The CIP is an incidental fee-funded organization that offers students upper-division credit for volunteering in the community. Its enrollment rates have gone “into the red” this year after just breaking even last year, but CIP members will spend the next couple weeks looking into other options to continue offering the services of the program.
CIP members have not voted in favor of the merger, and won’t until group members can exhaust other avenues for funding, which currently comes from the College of Education.
CIP Executive Director Tiffany Larson said “we need to find out as much information as possible before that decision is made” so that all CIP members can have enough information to support a final decision. For now, she said, CIP will operate through this year and make changes, if necessary, for next year.
Diane Dunlap, Educational Leadership Program director and adjunct professor, said the current plan of the Leadership Resource Office is to take the various leadership-enhancing activities throughout the campus community, including the greek system, and put it into one organization, a sort of “synergy idea.” She said the new LRO plan is a process that University President Dave Frohnmayer has been advocating for several years.
David Feldberg, the marketing and events coordinator for CIP, asked several questions at a meeting on Tuesday night, and said he didn’t like the idea of getting rid of the CIP name and programming focus.
“We can keep that name alive,” Dunlap said, by adding the program as an LRO organization.
Feldberg expressed more concern over losing the program altogether, which would be a possibility if CIP course enrollment doesn’t increase.
“I believe we should maintain a student-run organization within the LRO,” he said.
The merger would continue to offer courses, headed by three graduate teaching fellows, but five stipend positions for undergraduates would be lost. Several CIP members expressed concern over these losses, but discussions on how to maintain the positions were postponed until a later meeting. Dunlap said those positions might be added back in future years if enrollment increases.
Assistant Director for Student Activities John Duncan said he was brought to the University to “build bridges across the campus community” and head the LRO, which was established in August.
He said he wants to support CIP in any way he can, but that so far he doesn’t know enough about the group to have a detailed plan.
One obstacle that the program faces is possibly losing ASUO funding.
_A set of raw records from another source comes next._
==> src/rtl/audio_sample_fifo.sv <==
// Single-clock audio sample FIFO with occupancy count, live watermarks,
// sticky overflow/underflow flags, synchronous flush and a choice of
// first-word-fall-through or registered read data.
module audio_sample_fifo #(
    parameter int WIDTH = 32,
    parameter int DEPTH = 16,
    parameter int FWFT  = 1,
    parameter int CNT_W = $clog2(DEPTH) + 1
) (
    input  logic                clk_i,
    input  logic                rst_ni,
    input  logic                flush_i,
    audio_sample_fifo_if.slave  bus,
    output logic [CNT_W-1:0]    count_o,
    input  logic [CNT_W-1:0]    af_thresh_i,
    input  logic [CNT_W-1:0]    ae_thresh_i,
    output logic                almost_full_o,
    output logic                almost_empty_o,
    output logic                ovf_o,
    output logic                udf_o,
    input  logic                clr_err_i
);

    localparam int ADDR_W = CNT_W - 1;

    // Reject illegal geometries at elaboration time.
    if ((DEPTH < 2) || ((DEPTH & (DEPTH - 1)) != 0)) begin : g_bad_depth
        $error("audio_sample_fifo: DEPTH must be a power of two and at least 2");
    end
    if (CNT_W != $clog2(DEPTH) + 1) begin : g_bad_cnt_w
        $error("audio_sample_fifo: CNT_W is derived from DEPTH and must not be overridden");
    end
    if (WIDTH < 1) begin : g_bad_width
        $error("audio_sample_fifo: WIDTH must be at least 1");
    end

    logic [WIDTH-1:0]  mem [DEPTH];
    logic [CNT_W-1:0]  rptr;
    logic [CNT_W-1:0]  wptr;
    logic [ADDR_W-1:0] raddr;
    logic [ADDR_W-1:0] waddr;
    logic              empty;
    logic              full;
    logic              wr_acc;
    logic              rd_acc;
    logic              ovf_set;
    logic              udf_set;

    assign raddr = rptr[ADDR_W-1:0];
    assign waddr = wptr[ADDR_W-1:0];

    // The wrap bit distinguishes full from empty when the addresses match.
    assign empty = (rptr == wptr);
    assign full  = (rptr[CNT_W-1] != wptr[CNT_W-1]) && (raddr == waddr);

    // Acceptance is judged on the pre-edge flags; flush discards both requests.
    assign wr_acc  = bus.wr_en_i && !full  && !flush_i;
    assign rd_acc  = bus.rd_en_i && !empty && !flush_i;
    assign ovf_set = bus.wr_en_i &&  full  && !flush_i;
    assign udf_set = bus.rd_en_i &&  empty && !flush_i;

    assign bus.full_o  = full;
    assign bus.empty_o = empty;

    // Occupancy is pointer difference modulo 2*DEPTH; no separate counter.
    assign count_o        = wptr - rptr;
    assign almost_full_o  = (count_o >= af_thresh_i);
    assign almost_empty_o = (count_o <= ae_thresh_i);

    // Sample storage; contents survive flush and reset.
    always_ff @(posedge clk_i) begin
        if (wr_acc) begin
            mem[waddr] <= bus.wdata_i;
        end
    end

    // Read/write pointers; flush returns both to zero.
    always_ff @(posedge clk_i or negedge rst_ni) begin
        if (!rst_ni) begin
            rptr <= '0;
            wptr <= '0;
        end else if (flush_i) begin
            rptr <= '0;
            wptr <= '0;
        end else begin
            if (wr_acc) begin
                wptr <= wptr + CNT_W'(1);
            end
            if (rd_acc) begin
                rptr <= rptr + CNT_W'(1);
            end
        end
    end

    // Sticky error flags; a new error in the clearing cycle keeps the flag set.
    always_ff @(posedge clk_i or negedge rst_ni) begin
        if (!rst_ni) begin
            ovf_o <= 1'b0;
            udf_o <= 1'b0;
        end else begin
            if (ovf_set) begin
                ovf_o <= 1'b1;
            end else if (clr_err_i) begin
                ovf_o <= 1'b0;
            end
            if (udf_set) begin
                udf_o <= 1'b1;
            end else if (clr_err_i) begin
                udf_o <= 1'b0;
            end
        end
    end

    if (FWFT != 0) begin : g_fwft
        // Head entry is presented combinationally.
        assign bus.rdata_o = mem[raddr];
    end else begin : g_reg_read
        logic [WIDTH-1:0] rdata_q;

        // Head entry is captured on an accepted read and held otherwise.
        always_ff @(posedge clk_i or negedge rst_ni) begin
            if (!rst_ni) begin
                rdata_q <= '0;
            end else if (rd_acc) begin
                rdata_q <= mem[raddr];
            end
        end

        assign bus.rdata_o = rdata_q;
    end

endmodule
Because the LRO is an EMU-funded program, incidental fees allocated from the ASUO may be lost if the mission and goals statements and by-laws of the group alter.
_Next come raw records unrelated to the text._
==> src/rtl/bt_air_channel.sv <==
// One-direction air link: TX symbols delayed, hop/enable gated, bit-error injected.
// Latency: effective delay d ticks of p_1us, output registered one clk after the read tick.
// Backpressure: none; one symbol accepted and one slot read every p_1us tick.
// Ports: clk_6M/rstz; p_1us strobe; tx_symbol/tx_fk/tx_en from TX; rx_fk/rx_en from RX;
//        regi_delay_us, regi_ber_thresh, regi_stat_clr_p config; rx_symbol/rx_valid/chan_busy out.
// Build option: define BT_AIR_CHAN_STATS_EN to add stat_sym_cnt/stat_err_cnt/stat_miss_cnt.
module bt_air_channel
  import bt_chan_pkg::*;
#(
  parameter int          DELAY_MAX = 16,
  parameter logic [15:0] LFSR_SEED = 16'hACE1
) (
  input  logic             clk_6M,
  input  logic             rstz,
  input  logic             p_1us,
  input  logic [SYM_W-1:0] tx_symbol,
  input  logic [FK_W-1:0]  tx_fk,
  input  logic             tx_en,
  input  logic [FK_W-1:0]  rx_fk,
  input  logic             rx_en,
  input  logic [3:0]       regi_delay_us,
  input  logic [9:0]       regi_ber_thresh,
  input  logic             regi_stat_clr_p,
  output logic [SYM_W-1:0] rx_symbol,
  output logic             rx_valid,
  output logic             chan_busy
`ifdef BT_AIR_CHAN_STATS_EN
  ,
  output logic [15:0]      stat_sym_cnt,
  output logic [15:0]      stat_err_cnt,
  output logic [15:0]      stat_miss_cnt
`endif
);

  localparam int          PTR_W   = $clog2(DELAY_MAX);
  localparam int          CNT_W   = PTR_W + 1;
  localparam logic [31:0] DLY_LIM = 32'(DELAY_MAX - 1);

  logic [PTR_W-1:0]  wr_ptr;
  logic [PTR_W-1:0]  rd_ptr;
  logic [PTR_W-1:0]  d_eff;
  chan_entry_t       dly_ram [DELAY_MAX];
  chan_entry_t       wr_entry;
  chan_entry_t       rd_entry;
  logic [CNT_W-1:0]  inflight;
  logic [CNT_W-1:0]  inflight_nxt;
  chan_state_t       state;
  chan_state_t       state_nxt;
  logic [LFSR_W-1:0] lfsr;
  logic              ber_hit;
  logic              deliver;
  logic [5:0]        lfsr_lo_unused;

  // Clamp the programmed delay into 1..DELAY_MAX-1 so read never equals write
  always_comb begin
    d_eff = PTR_W'(regi_delay_us);
    if (regi_delay_us == 4'd0) begin
      d_eff = PTR_W'(1);
    end else if ({28'd0, regi_delay_us} > DLY_LIM) begin
      d_eff = PTR_W'(DLY_LIM);
    end
  end

  // Pointer difference wraps naturally because DELAY_MAX is a power of two
  assign rd_ptr   = wr_ptr - d_eff;
  assign rd_entry = dly_ram[rd_ptr];
  assign wr_entry = '{vld: tx_en, fk: tx_fk, sym: tx_symbol};

  always_ff @(posedge clk_6M or negedge rstz) begin
    if (!rstz) begin
      wr_ptr <= '0;
      for (int i = 0; i < DELAY_MAX; i++) begin
        dly_ram[i] <= '0;
      end
    end else if (p_1us) begin
      dly_ram[wr_ptr] <= wr_entry;
      wr_ptr          <= wr_ptr + PTR_W'(1);
    end
  end

  bt_chan_lfsr #(
    .SEED (LFSR_SEED)
  ) u_lfsr (
    .clk_6M (clk_6M),
    .rstz   (rstz),
    .step   (p_1us),
    .lfsr   (lfsr)
  );

  assign lfsr_lo_unused = lfsr[5:0];

  // Error decision uses the LFSR state present at the read tick, before it steps
  assign ber_hit = (lfsr[LFSR_W-1:6] < regi_ber_thresh);
  // Hop match is checked against the RX channel at read time, not at TX time
  assign deliver = rd_entry.vld & rx_en & (rd_entry.fk == rx_fk);

  always_ff @(posedge clk_6M or negedge rstz) begin
    if (!rstz) begin
      rx_valid  <= 1'b0;
      rx_symbol <= '0;
    end else if (p_1us) begin
      rx_valid  <= deliver;
      rx_symbol <= deliver ? {rd_entry.sym[SYM_W-1:1], rd_entry.sym[0] ^ ber_hit} : '0;
    end
  end

  // Valid entries in flight: +1 per valid write, -1 per valid read
  always_comb begin
    inflight_nxt = inflight;
    if (p_1us) begin
      case ({tx_en, rd_entry.vld && (inflight != '0)})
        2'b10:   inflight_nxt = inflight + CNT_W'(1);
        2'b01:   inflight_nxt = inflight - CNT_W'(1);
        default: inflight_nxt = inflight;
      endcase
    end
  end

  always_ff @(posedge clk_6M or negedge rstz) begin
    if (!rstz) begin
      inflight <= '0;
      state    <= ST_IDLE;
    end else begin
      inflight <= inflight_nxt;
      state    <= state_nxt;
    end
  end

  // Drain ends on the tick whose read retires the last valid entry
  always_comb begin
    state_nxt = state;
    if (p_1us) begin
      case (state)
        ST_IDLE:   if (tx_en) state_nxt = ST_ACTIVE;
        ST_ACTIVE: if (!tx_en) state_nxt = ST_DRAIN;
        ST_DRAIN: begin
          if (tx_en) begin
            state_nxt = ST_ACTIVE;
          end else if (inflight_nxt == '0) begin
            state_nxt = ST_IDLE;
          end
        end
        default:   state_nxt = ST_IDLE;
      endcase
    end
  end

  assign chan_busy = (state != ST_IDLE);

`ifdef BT_AIR_CHAN_STATS_EN
  // Clear wins over a same-cycle increment; counters stick at all-ones
  function automatic logic [15:0] stat_upd(input logic [15:0] cnt,
                                           input logic        clr,
                                           input logic        inc);
    logic [15:0] r;
    r = cnt;
    if (clr) begin
      r = '0;
    end else if (inc && (cnt != 16'hFFFF)) begin
      r = cnt + 16'd1;
    end
    return r;
  endfunction

  always_ff @(posedge clk_6M or negedge rstz) begin
    if (!rstz) begin
      stat_sym_cnt  <= '0;
      stat_err_cnt  <= '0;
      stat_miss_cnt <= '0;
    end else begin
      stat_sym_cnt  <= stat_upd(stat_sym_cnt,  regi_stat_clr_p, p_1us & deliver);
      stat_err_cnt  <= stat_upd(stat_err_cnt,  regi_stat_clr_p, p_1us & deliver & ber_hit);
      stat_miss_cnt <= stat_upd(stat_miss_cnt, regi_stat_clr_p, p_1us & rd_entry.vld & ~deliver);
    end
  end
`else
  logic stat_clr_unused;
  assign stat_clr_unused = regi_stat_clr_p;
`endif

endmodule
Programs Administrator David Goward, representing the ASUO, said that if CIP is merged into the LRO, “it may not qualify for recognition and ASUO funding.”
“All ASUO funding is based on the fact that you’re a student-run organization,” he said.
“Any time you’re dealing with incidental fees and recognition, you really have to tread very lightly,” he added.
Because Duncan has been given adjunct professor status at the College of Education, Goward said it is possible for him to work as a faculty advisor, but allocation of the incidental fee or anything dealing with grievances and employee issues must go through him.
“What we will not put up with is a department from a different college coming in and telling a program what they have to do with their incidental fees,” Goward said.
This year CIP received $12,656 from the student-paid incidental fee budget. If it were to merge, Dunlap said more money would be requested by the ASUO in the future to bring back lost stipend positions.
Richard Malena, the CIP Associate Director and campus liaison, said he’s not a fan of the idea or the time it took to inform CIP members about the plans of the LRO and College of Education. After the meeting he said, “It’s a lot more pleasant that I thought it would be,” but that he still doesn’t like the options presented thus far.